# Excel 2000:Filter then delete only filtered records



## spinningjennie (Nov 19, 2001)

I filtered a list of records on a number of fields. I used the filtering to then delete the rows that appeared after filtering. I then removed the filtering to Show All undeleted records. However, I found that some data rows were being deleted that normally remain. Since I've never had a problem before with this technique, I'm wondering if this is a 'known Excel problem'?

I know this is a tricky one for anyone to help me on because you can't check the way I did my filtering. 
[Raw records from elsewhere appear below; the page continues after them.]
$ cat config.mk
export PLATFORM = sky130hd
export DESIGN_NAME = pir_motion_ctrl
export DESIGN_NICKNAME = d
export VERILOG_FILES = /design/src/rtl/pir_motion_ctrl.sv
export SDC_FILE = /design/constraint.sdc
export NUM_CORES = 1
export LEC_CHECK = 0
export BUFFER_PORTS_ARGS = -buffer_cell sky130_fd_sc_hd__buf_4
export CAP_MARGIN = 5
export CORE_ASPECT_RATIO = 2
export CORE_MARGIN = 2
export CORE_UTILIZATION = 50
export CTS_CLUSTER_SIZE = 14
export DETAILED_ROUTE_END_ITERATION = 10
export PLACE_DENSITY = 0.7
export SETUP_SLACK_MARGIN = 0.05
export SLEW_MARGIN = 20
export SYNTH_ARGS = -nofsm -noshare
export SYNTH_HDL_FRONTEND = slang
export SYNTH_SLANG_ARGS = --single-unit
$ cat constraint.sdc
create_clock -name hwclk -period 8.16 [get_ports hwclk]
set_clock_uncertainty 0.05 [all_clocks]
set_input_delay 0.816 -clock hwclk [delete_from_list [all_inputs] [get_ports hwclk]]
set_output_delay 0.816 -clock hwclk [all_outputs]
set_load 0.05 [all_outputs]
However, any ideas much appreciated!

Regards


----------



## etaf (Oct 2, 2003)

you sure the filter does not also apply to the lines that should not have been deleted - maybe worth attaching an example in differeent sheets 
sheet 1 before
sheet 2 after
sheet 3 the problem example rows 
????


----------



## Anne Troy (Feb 14, 1999)

Hi, Jen!
To delete the rows after filtering:

Filter.
Select all filtered rows.
Edit-Go to-Visible Cells only.
Edit-Delete.
You'll be asked if you want to shift cells or delete entire rows. Choose Entire rows.


----------



## spinningjennie (Nov 19, 2001)

etaf: Thanks for the suggestion. Because I'm working with about 10,000 data rows of company info, it's hard to provide the data you suggest. I analysed the missing data but could find no patterns. And it doesn't happen every time!!!

regards,
spinningjennie


----------



## spinningjennie (Nov 19, 2001)

Dreamboat: Thanks yet again!! I've never noticed the Edit, Go To, Special, Visible Cells choice before! I must try it tomorrow at work. It certainly sounds like a reliable way of being sure you're not deleting the wrong rows. 
I never realised before that it was a risky procedure to delete filtered rows.

Sorry, I had trouble using Affero to provide encouragement. It wouldn't accept my name/password.

spinningjennie


----------